U.S.

TD Epoch U.S. Value

At a Glance

The U.S. Value strategy pursues long term capital appreciation by investing in a portfolio of 40 to 60 large capitalization U.S. companies. As fundamental investors with a long-term orientation, we select companies based on their ability to generate free cash flow and allocate it intelligently for the benefit of shareholders. Our bottom-up security selection process is balanced with diversification and risk control measures that should result in below average portfolio volatility.

The U.S. Value Opportunity

  1. Disciplined process combines the judgment and experience of fundamental investors with the rigor and objectivity of quantitative insights

  2. Differentiated view on value investing that accounts for intangible assets

  3. Broad exposure to industry groups with portfolio performance driven by individual stock selection

  1. Invests in companies with strong free cash flow and intelligent capital allocation policies; offers low correlations with growth, value, and other accounting-based styles

  2. Portfolio construction framework designed to minimize unintended risks, reduce volatility, and emphasize security selection risk as the primary source of risk.

  3. Free cash flow approach expected to provide attractive balance of performance and downside protection.

Philosophy and Approach

  • The bedrock of our philosophy is the belief that the best predictors of long-term shareholder return are growth in free cash flow and management's skill in allocating that cash.

    We prefer cash flow to earnings for three reasons. First, cash flows are more reliable than reported earnings because they are harder to manipulate under accounting rules. Second, for innovative businesses which derive much of their economic value from intangible assets, reported earnings have become increasingly less relevant as a measure of value generation compared to cash flows. Third, businesses which appear to generate reported earnings but not cash flows are more likely to run into financial distress.

  • We scrutinize management’s track record of allocating capital, looking for those with the discipline to use free cash flow to maximize return on investment, thereby creating shareholder value.
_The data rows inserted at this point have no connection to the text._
This design comes from an exercise in tuning for small area, a short achievable clock period and few clock cycles per item on the open sky130 flow, not from production work.
At most, simulation tests tie the RTL to the original design; equivalence was not proved.
For run 2, only the layout was checked, not whether the RTL still works.

==> flow/design.v, too long to show whole: its modules and the start of the top module <==
// module multiplyer: 1177 lines
module multiplyer(
    clk,
    rst_n,
    A,
    B,
    result,
    start_sig,
    done_sig
);
  // ...
==> flow/flow/run.sh <==
#!/bin/bash
set -uo pipefail
export BUFFER_PORTS_ARGS="-buffer_cell sky130_fd_sc_hd__buf_1"
bash standard.sh synth > synth.log 2>&1 || exit 1
R=$(sed -n 's/.*WORK_HOME=\([^ ]*\).*/\1/p' standard.sh | head -1)/results/$FLOW_PLATFORM/multiplyer/base
LIB=$FLOW_HOME/platforms/$FLOW_PLATFORM/lib/sky130_fd_sc_hd__tt_025C_1v80.lib
cp $R/1_2_yosys.v yosys_orig.v
python3 flow/polopt2.py $LIB yosys_orig.v yosys_pol.v > polopt.log 2>&1
python3 flow/cutff.py yosys_orig.v orig_comb.v
python3 flow/cutff.py yosys_pol.v pol_comb.v
cat > equiv.ys <<EOS
read_liberty -ignore_miss_func $LIB
read_verilog orig_comb.v
rename $FLOW_TOP gold
read_verilog pol_comb.v
rename $FLOW_TOP gate
flatten
miter -equiv -flatten gold gate miter
hierarchy -top miter
techmap
opt -fast
aigmap
write_aiger -zinit miter.aig
EOS
ABC=$(dirname $(command -v yosys))/yosys-abc
if [ -s yosys_pol.v ] && yosys -s equiv.ys > equiv.log 2>&1 && \
   $ABC -c "read miter.aig; print_stats; iprove" > cec.log 2>&1 && \
   grep -q "^UNSATISFIABLE" cec.log; then
  cp yosys_pol.v $R/1_2_yosys.v
  rm -f $R/1_synth.odb
  echo "polarity rewrite used" >> polopt.log
else
  echo "equivalence not proven; keeping synthesized netlist" >> polopt.log
fi
bash standard.sh > standard.log 2>&1
==> flow/flow/cutff.py <==
#!/usr/bin/env python3
"""Make a combinational copy of a mapped netlist for equivalence checking:
every flip-flop instance is removed, its Q net becomes input port
q_<n> and each of its inputs (D, RESET_B, ...) output port d_<n>_<pin>,
where <n> is the instance's position among the flip-flops sorted by name.

usage: cutff.py in.v out.v"""
import re, sys
src = open(sys.argv[1]).read()
cell_re = re.compile(r"^(\s*)(sky130_fd_sc_hd__\w+)\s+(\S+)\s*\((.*?)\);\n", re.S | re.M)
pin_re = re.compile(r"\.(\w+)\(([^()]*)\)")
ffs = []
for m in cell_re.finditer(src):
    if re.search(r"__(df|sdf|edf|dl)", m.group(2)):
        ffs.append((m.group(3), m.span(), [(p, n.strip()) for p, n in pin_re.findall(m.group(4))]))
ffs.sort()
ports, assigns, decls = [], [], []
spans = set()
for i, (name, span, pins) in enumerate(ffs):
    spans.add(span)
    for p, n in pins:
        if p in ("Q",):
            ports.append(f"q_{i}_{p}")
            decls.append(f"  input q_{i}_{p};\n")
            assigns.append(f"  assign {n} = q_{i}_{p};\n")
        elif p in ("Q_N",):
            ports.append(f"q_{i}_{p}")
            decls.append(f"  input q_{i}_{p};\n")
            assigns.append(f"  assign {n} = q_{i}_{p};\n")
        elif p not in ("CLK", "CLK_N", "GATE"):
            ports.append(f"d_{i}_{p}")
            decls.append(f"  output d_{i}_{p};\n")
            assigns.append(f"  assign d_{i}_{p} = {n} ;\n")
out = []
pos = 0
for m in cell_re.finditer(src):
    if m.span() in spans:
        out.append(src[pos:m.start()])
        pos = m.end()
out.append(src[pos:])
text = "".join(out)
i = text.index(");", text.index("module"))
text = text[:i] + "".join(", " + p for p in ports) + text[i:]
j = text.index(";", i) + 1
text = text[:j] + "\n" + "".join(decls) + text[j:]
k = text.rfind("endmodule")
text = text[:k] + "".join(assigns) + text[k:]
open(sys.argv[2], "w").write(text)
==> flow/flow/polopt2.py <==
#!/usr/bin/env python3
"""Inverter minimisation on a mapped sky130 netlist by output polarity.

Every full adder is self-dual (FA(~a,~b,~c) = (~sum,~cout)), and many
single-output gates have a complementary cell with the same inputs
(and2/nand2, a21o/a21oi, xor2/xnor2, ...).  This pass chooses for each full
adder and each such gate whether it produces its signal true or
complemented, so that the inverters between cells plus the gates' area are
as small as possible, and rewires the netlist with at most one inverter per
signal.  Flip-flops, half adders, ports and other cells keep their
function; the result is logically equivalent (checked by the flow with Yosys).

usage: polopt2.py liberty in.v out.v
"""
import re
import sys
import random
import itertools
from collections import defaultdict

libf, inf, outf = sys.argv[1:4]
OUTPINS = {"X", "Y", "SUM", "COUT", "Q", "Q_N", "HI", "LO"}
INV_AREA = 3.7536

# ---- liberty: area, single-output function truth tables, complements ----
lib = open(libf).read()
libcells = {}
for m in re.finditer(r'cell \("(sky130_fd_sc_hd__\w+)"\) \{', lib):
    name = m.group(1)
    start = m.end()
    nxt = lib.find('\n    cell (', start)
    blk = lib[start:nxt if nxt > 0 else len(lib)]
    am = re.search(r'area : ([\d.]+)', blk)
    if not am or 'ff (' in blk or 'latch (' in blk or 'statetable' in blk:
        continue
    funcs = re.findall(r'pin \("(\w+)"\) \{(?:(?!pin \().)*?direction : "output";(?:(?!pin \().)*?function : "([^"]*)"', blk, re.S)
    ins = re.findall(r'pin \("(\w+)"\) \{\s*(?:[^{}]*?)direction : "input"', blk)
    libcells[name] = (float(am.group(1)), funcs, tuple(sorted(ins)))


def truth(func, ins):
    expr = func.replace('!', '~')
    tt = 0
    for i, vals in enumerate(itertools.product((0, 1), repeat=len(ins))):
        env = dict(zip(ins, vals))
        if eval(expr, {}, env) & 1:
            tt |= 1 << i
    return tt


bad = re.compile(r'lpflow|probe|clk|dly|buf_|bufinv|bufbuf|einv|ebuf|conb|diode|tap|fill|decap|mux2i|lsbuf')
sig = {}
for name, (area, funcs, ins) in libcells.items():
    if len(funcs) != 1 or bad.search(name) or not ins:
        continue
    sig[name] = (ins, truth(funcs[0][1], ins), funcs[0][0], area)
bykey = defaultdict(list)
for name, (ins, tt, op, area) in sig.items():
    bykey[(ins, tt)].append((area, name))
comp = {}
for name, (ins, tt, op, area) in sig.items():
    full = (1 << (1 << len(ins))) - 1
    c = bykey.get((ins, tt ^ full))
    if c:
        comp[name] = min(c)[1]

# ---- netlist ----
src = open(inf).read()
cell_re = re.compile(r"^(\s*)(sky130_fd_sc_hd__\w+)\s+(\S+)\s*\((.*?)\);\n", re.S | re.M)
pin_re = re.compile(r"\.(\w+)\(([^()]*)\)")
cells = []
for m in cell_re.finditer(src):
    pins = [(p, n.strip()) for p, n in pin_re.findall(m.group(4))]
    cells.append(dict(type=m.group(2), name=m.group(3), pins=pins, span=m.span(), ind=m.group(1)))

outports = set()
for m in re.finditer(r"^\s*output\s+(\[(\d+):(\d+)\]\s*)?(\S+?)\s*;", src, re.M):
    if m.group(1):
        hi, lo = int(m.group(2)), int(m.group(3))
        for i in range(min(hi, lo), max(hi, lo) + 1):
            outports.add(f"{m.group(4)}[{i}]")
    else:
        outports.add(m.group(4))

driver = {}
for ci, c in enumerate(cells):
    for p, n in c["pins"]:
        if p in OUTPINS:
            driver[n] = (ci, p)

is_inv = lambda t: re.match(r"sky130_fd_sc_hd__inv_\d+$", t) is not None
is_fa = lambda t: re.match(r"sky130_fd_sc_hd__fa_\d+$", t) is not None

removable = set()
for ci, c in enumerate(cells):
    if is_inv(c["type"]) and dict(c["pins"])["Y"] not in outports:
        removable.add(ci)

fas = set(ci for ci, c in enumerate(cells) if is_fa(c["type"]))
# gates that may swap to their complement: not driving a port directly
swappable = set()
for ci, c in enumerate(cells):
    if ci in removable or c["type"] not in comp:
        continue
    outs = [n for p, n in c["pins"] if p in OUTPINS]
    if len(outs) == 1 and outs[0] not in outports:
        swappable.add(ci)


def base(n):
    pol = 0
    for _ in range(1000):
        if n in driver and driver[n][0] in removable:
            n = dict(cells[driver[n][0]]["pins"])["A"]
            pol ^= 1
        else:
            return n, pol
    raise Exception("inverter loop")


cons = defaultdict(list)   # base -> [(ci, pi, pol)]
reads = defaultdict(set)   # ci -> bases it reads
for ci, c in enumerate(cells):
    if ci in removable:
        continue
    for pi, (p, n) in enumerate(c["pins"]):
        if p in OUTPINS or n.startswith("1'") or n == "":
            continue
        b, pol = base(n)
        cons[b].append((ci, pi, pol))
        reads[ci].add(b)
outs_of = {ci: [n for p, n in cells[ci]["pins"] if p in OUTPINS] for ci in range(len(cells))}
swappable = set(ci for ci in swappable
                if cons.get(outs_of[ci][0]) and all(x[0] in fas for x in cons[outs_of[ci][0]]))

flip = defaultdict(int)


def phys(b):
    d = driver.get(b)
    if d and (d[0] in fas or d[0] in swappable):
        return flip[d[0]]
    return 0


def inv_needed(b):
    ph = phys(b)
    for ci, pi, pol in cons.get(b, ()):
        if (pol ^ (flip[ci] if ci in fas else 0)) != ph:
            return 1
    return 0


def gate_area(ci):
    t = cells[ci]["type"]
    return sig[comp[t]][3] if flip[ci] else sig[t][3]


def local(ci):
    bs = set(outs_of[ci])
    if ci in fas:
        bs |= reads[ci]
    a = sum(inv_needed(b) for b in bs) * INV_AREA
    if ci in swappable:
        a += gate_area(ci)
    return a


allbases = list(cons.keys())
before_inv = sum(inv_needed(b) for b in allbases)
vars_ = sorted(fas | swappable)
import math
rng = random.Random(1)
cur = sum(inv_needed(b) for b in allbases) * INV_AREA + sum(gate_area(c) for c in swappable)
best = cur
bestflip = dict(flip)
T0, T1, steps = 4.0, 0.05, 200000
for st in range(steps):
    T = T0 * (T1 / T0) ** (st / steps)
    ci = vars_[rng.randrange(len(vars_))]
    a0 = local(ci)
    flip[ci] ^= 1
    a1 = local(ci)
    d = a1 - a0
    if d <= 0 or rng.random() < math.exp(-d / T):
        cur += d
        if cur < best - 1e-9:
            best = cur
            bestflip = dict(flip)
    else:
        flip[ci] ^= 1
flip = defaultdict(int, bestflip)
after_inv = sum(inv_needed(b) for b in allbases)
sys.stderr.write(f"removable inverters {len(removable)} -> signals needing an inverter "
                 f"{before_inv} -> {after_inv}; adders flipped {sum(flip[c] for c in fas)}, "
                 f"gates swapped {sum(flip[c] for c in swappable)} of {len(swappable)}\n")

# ---- rewrite ----
newpins = {ci: list(c["pins"]) for ci, c in enumerate(cells)}
newtype = {ci: c["type"] for ci, c in enumerate(cells)}
for ci in swappable:
    if flip[ci]:
        t = cells[ci]["type"]
        nt = comp[t]
        op_old = sig[t][2]
        op_new = sig[nt][2]
        newtype[ci] = nt
        newpins[ci] = [(op_new if p == op_old else p, n) for p, n in newpins[ci]]
newcells = []
newwires = []
k = 0
for b, lst in cons.items():
    ph = phys(b)
    invnet = None
    for ci, pi, pol in lst:
        req = pol ^ (flip[ci] if ci in fas else 0)
        p, _ = newpins[ci][pi]
        if req == ph:
            newpins[ci][pi] = (p, b)
        else:
            if invnet is None:
                k += 1
                invnet = f"_polinv{k}_"
                newwires.append(invnet)
                newcells.append(f"  sky130_fd_sc_hd__inv_1 _polinvc{k}_ (\n    .A({b} ),\n    .Y({invnet} )\n  );\n")
            newpins[ci][pi] = (p, invnet)

out = []
pos = 0
for ci, c in enumerate(cells):
    s, e = c["span"]
    out.append(src[pos:s])
    pos = e
    if ci in removable:
        continue
    body = ",\n".join(f"    .{p}({n} )" for p, n in newpins[ci])
    out.append(f"{c['ind']}{newtype[ci]} {c['name']} (\n{body}\n  );\n")
tail = src[pos:]
i = tail.rfind("endmodule")
out.append(tail[:i] + "".join(newcells) + tail[i:])
text = "".join(out)
decl = "".join(f"  wire {w};\n" for w in newwires)
j = text.index(");", text.index("module")) + 3
text = text[:j] + decl + text[j:]
open(outf, "w").write(text)
==> flow/standard.sh <==
#!/bin/bash
# synth_recipe.tcl (not shown) runs the flow's synth.tcl, then flattens the netlist and writes it again
# the make line also repeats each setting of config.mk as NAME=value (left out here)
make -C /OpenROAD-flow-scripts/flow DESIGN_CONFIG=/design/flow/config.mk WORK_HOME=/design/flow/orfs CLKGATE_MAP_FILE= SYNTH_SCRIPT=/design/flow/synth_recipe.tcl "${@:-finish}"
==> flow/config.mk <==
export PLATFORM = sky130hd
export DESIGN_NAME = multiplyer
export DESIGN_NICKNAME = multiplyer
export VERILOG_FILES = /design/flow/design.v
export SDC_FILE = /design/flow/constraint.sdc
export NUM_CORES = 4
export LEC_CHECK = 0
export CAP_MARGIN = 20
export CORE_MARGIN = 2
export CORE_UTILIZATION = 70
export CTS_BUF_LIST = sky130_fd_sc_hd__clkbuf_4 sky130_fd_sc_hd__clkbuf_8
export CTS_CLUSTER_SIZE = 30
export PLACE_DENSITY = 0.85
export SETUP_SLACK_MARGIN = 3.0
export SLEW_MARGIN = 20
==> flow/constraint.sdc <==
create_clock -name core_clock -period 8.0 [get_ports {clk}]
set_input_delay 1.6000 -clock core_clock [delete_from_list [all_inputs] [get_ports {clk}]]
set_output_delay 1.6000 -clock core_clock [all_outputs]
set_load 0.01 [all_outputs]
==> summary.md, run 1 <==
| Metric | Value |
|---|---|
| Status | complete, no violations |
| Die X-Extent | 129 um |
| Worst path top cell family by delay | adder cells |
| GRT met3 Usage | 0.121 |
| Drt initial violations | between 1k and 1.5k |
| FF+latch area | about 0.0014 mm^2 |
| Clock period minus worst slack | 4.98 ns |
| HP Start | cnt[0]$_DFF_PN0_ |
| Final nets | approximately 1.5k |
| # fillers | 970 |
| Detailed Routing Iterations Pass 1 | 7 |
| Synthesized area per cell | 10.2 um^2 |
| CTS Hold Bufs | 0 |
| Nonclk buf count | approximately 130 |
| # setup viols final | 0 |
| WP data arrival | around 5.3 ns |
| WP buf/inv | 3 |
| Commonest non-fill, non-tap cell in the layout | fa_1 |
| CP Launch Point | B[0] |
| Core ar. | around 0.015 mm^2 |
| Data required time of the worst path | about 8.3 ns |
| Die Ht | 129 um |
| Seq Cell Count | 70 |
| Antenna violations before repair | 0 |
| DIE AREA | ~0.017 mm^2 |
| Final worst setup slack | approximately 3.0 ns |
Testbench counts, summed over its fixed seeds: cycles 4,800, items 1,600.
==> run 2, diff against run 1 <==
--- a/flow/design.v
+++ b/flow/design.v
@@ -15,18 +15,18 @@
     output  [31:0]result;
     output  [3:0]done_sig;
     wire    [23:0]ma = {1'b1, A[22:0]};
     wire    [23:0]mb = {1'b1, B[22:0]};
     reg     [1:0]cnt;       
     reg     [26:0]rX;          
     reg     [26:0]rY;
     reg     rC;
-    reg     [2:0]rDX;        
-    reg     [2:0]rDY;
+    reg     [3:0]rDX;        
+    reg     [3:0]rDY;
     reg     [8:0]rS;           
     reg     rSign;
     wire    first = (cnt == 2'd0);
     wire    done = (cnt == 2'd2);
     always @(posedge clk or negedge rst_n)
         if (!rst_n)
             cnt <= 2'd0;
         else if (start_sig && !done)
@@ -39,18 +39,18 @@
         case (cnt)
             2'd0: begin dig = {mb[11:0], 1'b0}; mx = ma[11:0]; end
             2'd1: begin dig = {mb[23:12], mb[11]}; mx = ma[23:12]; end
             default: begin dig = 13'd0; mx = 12'd0; end
         endcase
     wire    last = (cnt == 2'd1);
     wire    [26:0]ax = first ? 27'd0 : rX;
     wire    [26:0]ay = first ? 27'd0 : rY;
-    wire    [3:0]dl = {1'b0, rDX} + {1'b0, rDY} + rC;
-    wire    cin = dl[3];
+    wire    [4:0]dl = {1'b0, rDX} + {1'b0, rDY} + rC;
+    wire    cin = dl[4];
     wire    ac = first ? 1'b0 : cin;
     wire one0, two0, neg0, nneg0;
     wire pp0_0;
     wire pp0_1;
     wire pp0_2;
     wire pp0_3;
     wire pp0_4;
     wire pp0_5;
@@ -1142,23 +1142,23 @@
     assign s379 = pp5_23 ^ s307 ^ c306;
     assign c380 = (pp5_23 & s307) | (pp5_23 & c306) | (s307 & c306);
     assign s381 = s309 ^ pp5_24 ^ c308;
     assign c382 = (s309 & pp5_24) | (s309 & c308) | (pp5_24 & c308);
     assign s383 = mx[11] ^ c310 ^ nneg5;
     assign c384 = (mx[11] & c310) | (mx[11] & nneg5) | (c310 & nneg5);
     wire    [38:0]zx = {1'b0, c384, s383, s381, s379, c376, s375, c372, c370, c368, c366, c364, c362, c360, c358, c356, c354, c352, c350, c348, c346, c344, c342, c340, c338, c336, c334, c332, c330, c328, c326, c324, c322, c320, c318, c316, c314, c312, ay[0]};
     wire    [38:0]zy = {1'b0, 1'b0, c382, c380, c378, s377, c374, s373, s371, s369, s367, s365, s363, s361, s359, s357, s355, s353, s351, s349, s347, s345, s343, s341, s339, s337, s335, s333, s331, s329, s327, s325, s323, s321, s319, s317, s315, s313, s311};
-    wire    [9:0]zl = {1'b0, zx[8:0]} + {1'b0, zy[8:0]};
+    wire    [8:0]zl = {1'b0, zx[7:0]} + {1'b0, zy[7:0]};
     always @(posedge clk) begin
         rX <= zx[38:12];
         rY <= zy[38:12];
-        rC <= zl[9];
-        rDX <= zx[11:9];
-        rDY <= zy[11:9];
+        rC <= zl[8];
+        rDX <= zx[11:8];
+        rDY <= zy[11:8];
         rS <= {1'b0, A[30:23]} + {1'b0, B[30:23]};
         rSign <= A[31] ^ B[31];
     end
     wire    [25:0]Pc = {rX[24:0], cin} + {rY[24:0], 1'b1};
     wire    [24:0]P = Pc[25:1];
     wire    p47 = P[24];
     wire    [9:0]E0 = {1'b0, rS} - 10'd127;
     wire    [9:0]E1 = {1'b0, rS} - 10'd126;
--- a/flow/flow/run.sh
+++ b/flow/flow/run.sh
@@ -1,11 +1,11 @@
 #!/bin/bash
 set -uo pipefail
-export BUFFER_PORTS_ARGS="-buffer_cell sky130_fd_sc_hd__buf_1"
+export BUFFER_PORTS_ARGS="-buffer_cell sky130_fd_sc_hd__buf_2"
 bash standard.sh synth > synth.log 2>&1 || exit 1
 R=$(sed -n 's/.*WORK_HOME=\([^ ]*\).*/\1/p' standard.sh | head -1)/results/$FLOW_PLATFORM/multiplyer/base
 LIB=$FLOW_HOME/platforms/$FLOW_PLATFORM/lib/sky130_fd_sc_hd__tt_025C_1v80.lib
 cp $R/1_2_yosys.v yosys_orig.v
 python3 flow/polopt2.py $LIB yosys_orig.v yosys_pol.v > polopt.log 2>&1
 python3 flow/cutff.py yosys_orig.v orig_comb.v
 python3 flow/cutff.py yosys_pol.v pol_comb.v
 cat > equiv.ys <<EOS
==> flow/config.mk (replaced) <==
export PLATFORM = sky130hd
export DESIGN_NAME = multiplyer
export DESIGN_NICKNAME = multiplyer
export VERILOG_FILES = /design/flow/design.v
export SDC_FILE = /design/flow/constraint.sdc
export NUM_CORES = 4
export LEC_CHECK = 0
export CAP_MARGIN = 20
export CORE_MARGIN = 2
export CORE_UTILIZATION = 60
export CTS_BUF_LIST = sky130_fd_sc_hd__clkbuf_4 sky130_fd_sc_hd__clkbuf_8
export CTS_CLUSTER_SIZE = 30
export PLACE_DENSITY = 0.75
export SETUP_SLACK_MARGIN = 2.8
export SLEW_MARGIN = 20
==> summary.md, run 2 <==
| Metric | Value |
|---|---|
| Core ar. | 0.0181 mm^2 (+19%) |
| Htree depth | 3 |
| Via Count | between 9k and 10k |
| Yosys warning count | 1 |
| DRC errors left | 0 |
| CP max FO | 4 |
| CP startpoint kind | flop |
| Routed WL | 32500 um |
| Data required time of the worst path | 6.40 ns (-1.88 ns) |
| Top reg by flops | rX |
| RD Place Congestion | 0.942 |
| Hpwl dp | between 20000 and 25000 um |
| Sink Count | 72 |
| Synthesized area per cell | 10.0 um^2 (-1.3%) |
| Pin count of the biggest net entering global routing | 52 |
| Clk pin slew, worst setup/hold paths | about 0.080 ns |
| Worst-Margin Slew | between 1 and 1.5 ns |
| Ant diodes | 0 |
| Port Buffers | 101 |
| Max reg flops | 26 |
| Clk_skew | 0.0120 ns |
| Relative slew slack | 0.312 |
| # setup viols final | 0 (unchanged) |
| Area delta synth->final | 11.4% |
| CP endpoint kind | output port |
| Die X-Extent | 141 um (+9.0%) |
| Clock root buffer | clkbuf_8 |
| Worst Hold Class | flop to flop |
| Vias in the first global route | around 9.5k |
| Global Route Usage Sum | 0.330 |
| CTS Hold Bufs | 0 (unchanged) |
| Status | complete, no violations |
| Fin. Hold Viols | 0 |
| Commonest non-fill, non-tap cells in the layout | fa_1 (154), xnor2_1 (151), a22oi_1 (137) |
| Fraction of layout cells with a size suffix above 1 | 0.191 |
| Antenna violations before repair | 0 (unchanged) |
| Detailed Routing Iterations Pass 1 | 6 (-1) |
| First-pass GRT wire length | about 50000 um |
| Commonest non-fill, non-tap cell in the layout | fa_1 |
| WP data arrival | 3.59 ns (-1.67 ns) |
| # rows | between 40 and 50 |
| Syn Inst Count | 1117 |
| Die Ht | 141 um (+9.0%) |
| Setup TNS | 0 ns |
| Clock period minus worst slack | 5.19 ns (+0.210 ns) |
| DIE AREA | 0.0198 mm^2 (+19%) |
| Mapped Nets | ~1.4k |
| Synthesized area | between 0.01 and 0.015 mm^2 |
| Initial cell density of the core | 0.618 |
| Post-DRT Antenna Nets | 0 |
| Drt initial violations | 904 (-25%) |
| Worst-Skew Late Latency | 0.37 ns |
| Hold slack | slightly above 0.5 ns |
| Crit Path Class | flop to output port |
| Final nets | 1497 (+2.8%) |
| Biggest regs | rX (26), rY (25), rS (9) |
| Period utilization | 0.649 |
| Mean routed wirelength per cell | around 23 um |
| # fillers | 1437 (+48%) |
| Max Root-Sink Buffers | 2 |
| CTS tree | yes |
| TritonCTS Buffers | 9 |
| Unrepaired setup endpoints after global routing | yes |
| Max cap viols | 0 |
| Max frequency | around 190 MHz |
| # IOs | 103 |
| Slew Viols, Final | 0 |
| Vias/cell | roughly 6.6 |
| GRT overflow | 0 |
## run 2: cell count changes in the layout (fill, tap and decap cells not counted), sizes merged, moves of 5 or more
cell	previous run	this run
nand3	15	9
and2b	30	20
o22ai	3	9
fa	164	155
nand2	38	33
o21a	5	10
inv	25	34
xnor2	128	152
nor2b	24	36
xor2	58	37
ha	80	91
nor3	4	9
a22o	32	25
## run 2: worst paths after layout
check / from / to / slack (ns) / cells after the start
setup / recovery: rDY[3]$_DFF_P_ / result[21] / 2.81 / 16
hold / removal: cnt[0]$_DFF_PN0_ / cnt[0]$_DFF_PN0_ / 0.51 / 1
setup reg to reg: cnt[1]$_DFF_PN0_ / rY[14]$_DFF_P_ / 3.11 / 11
hold reg to reg: cnt[0]$_DFF_PN0_ / cnt[0]$_DFF_PN0_ / 0.51 / 1
max in group asynchronous: rst_n / cnt[1]$_DFF_PN0_ / 6.91 / 1
min in group asynchronous: rst_n / cnt[0]$_DFF_PN0_ / 0.99 / 1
We also evaluate each company's business model and financial statements, as well as its operating environment and valuation. Once a stock has been purchased, we regularly revisit our thesis and typically sell or trim a stock if our price target is reached, our thesis changes, or we see another investment with a better risk reward profile. We will sell a position outright if our investment thesis has been compromised due to a change in the company’s strategy, business conditions, or the competitive environment.

  • Capital allocation matters because decisions on how to allocate cash flows—whether to reinvest in order to grow a company, or to return capital to shareholders—can create or destroy long-term shareholder value.

    Our investment process begins by identifying candidates for investment from a universe of common stocks generally consisting of companies in the Russell 1000 Index, although the strategy has the flexibility to invest outside the Index. 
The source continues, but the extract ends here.